### Exercise data
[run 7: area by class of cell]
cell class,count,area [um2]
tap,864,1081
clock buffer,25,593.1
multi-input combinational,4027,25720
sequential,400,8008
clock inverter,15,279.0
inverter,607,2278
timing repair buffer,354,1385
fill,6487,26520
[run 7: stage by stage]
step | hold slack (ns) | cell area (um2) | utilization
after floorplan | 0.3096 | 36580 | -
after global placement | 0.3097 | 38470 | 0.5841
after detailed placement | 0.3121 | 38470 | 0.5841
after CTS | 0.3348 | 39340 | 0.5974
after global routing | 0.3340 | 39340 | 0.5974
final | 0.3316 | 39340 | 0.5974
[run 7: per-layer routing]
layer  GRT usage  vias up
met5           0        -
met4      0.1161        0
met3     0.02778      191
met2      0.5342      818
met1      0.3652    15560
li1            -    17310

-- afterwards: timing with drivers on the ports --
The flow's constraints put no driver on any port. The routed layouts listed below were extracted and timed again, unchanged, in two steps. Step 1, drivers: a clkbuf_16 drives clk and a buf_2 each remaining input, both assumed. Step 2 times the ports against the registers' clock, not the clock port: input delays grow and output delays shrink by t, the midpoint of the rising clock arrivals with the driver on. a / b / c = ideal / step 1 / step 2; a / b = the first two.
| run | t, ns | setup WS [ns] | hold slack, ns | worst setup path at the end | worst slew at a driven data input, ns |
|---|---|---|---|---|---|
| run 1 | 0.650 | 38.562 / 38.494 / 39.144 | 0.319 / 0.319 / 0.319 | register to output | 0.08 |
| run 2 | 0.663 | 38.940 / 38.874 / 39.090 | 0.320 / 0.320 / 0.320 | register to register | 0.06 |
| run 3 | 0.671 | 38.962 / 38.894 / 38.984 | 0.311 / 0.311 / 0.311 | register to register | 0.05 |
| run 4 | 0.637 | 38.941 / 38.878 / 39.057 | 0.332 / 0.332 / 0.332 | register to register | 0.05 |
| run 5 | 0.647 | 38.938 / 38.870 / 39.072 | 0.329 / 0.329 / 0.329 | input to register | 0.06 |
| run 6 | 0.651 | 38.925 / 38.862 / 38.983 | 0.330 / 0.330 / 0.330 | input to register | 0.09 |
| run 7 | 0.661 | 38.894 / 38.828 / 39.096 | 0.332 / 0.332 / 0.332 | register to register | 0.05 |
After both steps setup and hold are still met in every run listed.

### Your instructions
Among the records above, a stretch begins at the line containing "[run 7: per-layer routing]" and ends at the line containing "output | 0.08 |". Restate that stretch word for word, and nothing else.

### Exercise response
[run 7: per-layer routing]
layer  GRT usage  vias up
met5           0        -
met4      0.1161        0
met3     0.02778      191
met2      0.5342      818
met1      0.3652    15560
li1            -    17310

-- afterwards: timing with drivers on the ports --
The flow's constraints put no driver on any port. The routed layouts listed below were extracted and timed again, unchanged, in two steps. Step 1, drivers: a clkbuf_16 drives clk and a buf_2 each remaining input, both assumed. Step 2 times the ports against the registers' clock, not the clock port: input delays grow and output delays shrink by t, the midpoint of the rising clock arrivals with the driver on. a / b / c = ideal / step 1 / step 2; a / b = the first two.
| run | t, ns | setup WS [ns] | hold slack, ns | worst setup path at the end | worst slew at a driven data input, ns |
|---|---|---|---|---|---|
| run 1 | 0.650 | 38.562 / 38.494 / 39.144 | 0.319 / 0.319 / 0.319 | register to output | 0.08 |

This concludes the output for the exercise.